* Activity
Scan the entries for lines with the word "assign" and copy those lines.

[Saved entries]
--*--
`src/rtl/mem_copy_dma.sv`:
```
// Word-by-word memory copy engine: alternates one READ and one WRITE cycle per word,
// walking source and destination upward from the latched start addresses.
module mem_copy_dma #(
  parameter int ADDR_W = 16,
  parameter int DATA_W = 16,
  parameter int LEN_W  = 8
) (
  input  logic              CLK,
  input  logic              RST_N,
  input  logic              Start,
  input  logic              Abort,
  input  logic [ADDR_W-1:0] SrcAddr,
  input  logic [ADDR_W-1:0] DstAddr,
  input  logic [LEN_W-1:0]  Len,
  output logic              Busy,
  output logic              Done,
  output logic [LEN_W-1:0]  WordCount,
  output logic              MemRead,
  output logic              MemWrite,
  output logic [ADDR_W-1:0] DataAddress,
  output logic [DATA_W-1:0] DataIn,
  input  logic [DATA_W-1:0] DataOut
);

  typedef enum logic [1:0] {
    IDLE  = 2'b00,
    READ  = 2'b01,
    WRITE = 2'b10,
    DONE  = 2'b11
  } state_t;

  localparam logic [LEN_W-1:0]  LEN_ZERO  = {LEN_W{1'b0}};
  localparam logic [LEN_W-1:0]  LEN_ONE   = {{(LEN_W-1){1'b0}}, 1'b1};
  localparam logic [ADDR_W-1:0] ADDR_ZERO = {ADDR_W{1'b0}};
  localparam logic [DATA_W-1:0] DATA_ZERO = {DATA_W{1'b0}};

  state_t            state_r;
  state_t            stateNext_s;
  logic [ADDR_W-1:0] srcAddr_r;
  logic [ADDR_W-1:0] dstAddr_r;
  logic [LEN_W-1:0]  len_r;
  logic [LEN_W-1:0]  index_r;
  logic [LEN_W-1:0]  indexNext_s;
  logic [LEN_W-1:0]  wordCount_r;
  logic [DATA_W-1:0] wordBuf_r;
  logic              memRead_s;
  logic              memWrite_s;
  logic [ADDR_W-1:0] dataAddress_s;
  logic              busy_s;
  logic              done_s;

  assign indexNext_s = index_r + LEN_ONE;

  // State register
  always_ff @(posedge CLK or negedge RST_N) begin
    if (!RST_N) begin
      state_r <= IDLE;
    end else begin
      state_r <= stateNext_s;
    end
  end

  // Next-state and state-decoded outputs; Abort only suppresses the write strobe combinationally
  always_comb begin
    stateNext_s   = state_r;
    memRead_s     = 1'b0;
    memWrite_s    = 1'b0;
    dataAddress_s = ADDR_ZERO;
    busy_s        = 1'b1;
    done_s        = 1'b0;
    case (state_r)
      IDLE: begin
        busy_s = 1'b0;
        if (Start) begin
          if (Len != LEN_ZERO) begin
            stateNext_s = READ;
          end else begin
            stateNext_s = DONE;
          end
        end else begin
          stateNext_s = IDLE;
        end
      end
      READ: begin
        memRead_s     = 1'b1;
        dataAddress_s = srcAddr_r + ADDR_W'(index_r);
        if (Abort) begin
          stateNext_s = IDLE;
        end else begin
          stateNext_s = WRITE;
        end
      end
      WRITE: begin
        memWrite_s    = ~Abort;
        dataAddress_s = dstAddr_r + ADDR_W'(index_r);
        if (Abort) begin
          stateNext_s = IDLE;
        end else if (indexNext_s == len_r) begin
          stateNext_s = DONE;
        end else begin
          stateNext_s = READ;
        end
      end
      DONE: begin
        done_s      = 1'b1;
        stateNext_s = IDLE;
      end
      default: begin
        stateNext_s = IDLE;
      end
    endcase
  end

  // Transfer parameters, progress counters and the single-word buffer
  always_ff @(posedge CLK or negedge RST_N) begin
    if (!RST_N) begin
      srcAddr_r   <= ADDR_ZERO;
      dstAddr_r   <= ADDR_ZERO;
      len_r       <= LEN_ZERO;
      index_r     <= LEN_ZERO;
      wordCount_r <= LEN_ZERO;
      wordBuf_r   <= DATA_ZERO;
    end else begin
      case (state_r)
        IDLE: begin
          if (Start) begin
            wordCount_r <= LEN_ZERO;
            if (Len != LEN_ZERO) begin
              srcAddr_r <= SrcAddr;
              dstAddr_r <= DstAddr;
              len_r     <= Len;
              index_r   <= LEN_ZERO;
            end else begin
              index_r <= index_r;
            end
          end else begin
            wordCount_r <= wordCount_r;
          end
        end
        READ: begin
          if (!Abort) begin
            wordBuf_r <= DataOut;
          end else begin
            wordBuf_r <= wordBuf_r;
          end
        end
        WRITE: begin
          // an aborted write leaves the count at the words actually committed
          if (!Abort) begin
            index_r     <= indexNext_s;
            wordCount_r <= wordCount_r + LEN_ONE;
          end else begin
            index_r <= index_r;
          end
        end
        default: begin
          index_r <= index_r;
        end
      endcase
    end
  end

  assign Busy        = busy_s;
  assign Done        = done_s;
  assign MemRead     = memRead_s;
  assign MemWrite    = memWrite_s;
  assign DataAddress = dataAddress_s;
  assign DataIn      = wordBuf_r;
  assign WordCount   = wordCount_r;

endmodule

```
--*--
* Solution to this problem
  assign indexNext_s = index_r + LEN_ONE;
  assign Busy        = busy_s;
  assign Done        = done_s;
  assign MemRead     = memRead_s;
  assign MemWrite    = memWrite_s;
  assign DataAddress = dataAddress_s;
  assign DataIn      = wordBuf_r;
  assign WordCount   = wordCount_r;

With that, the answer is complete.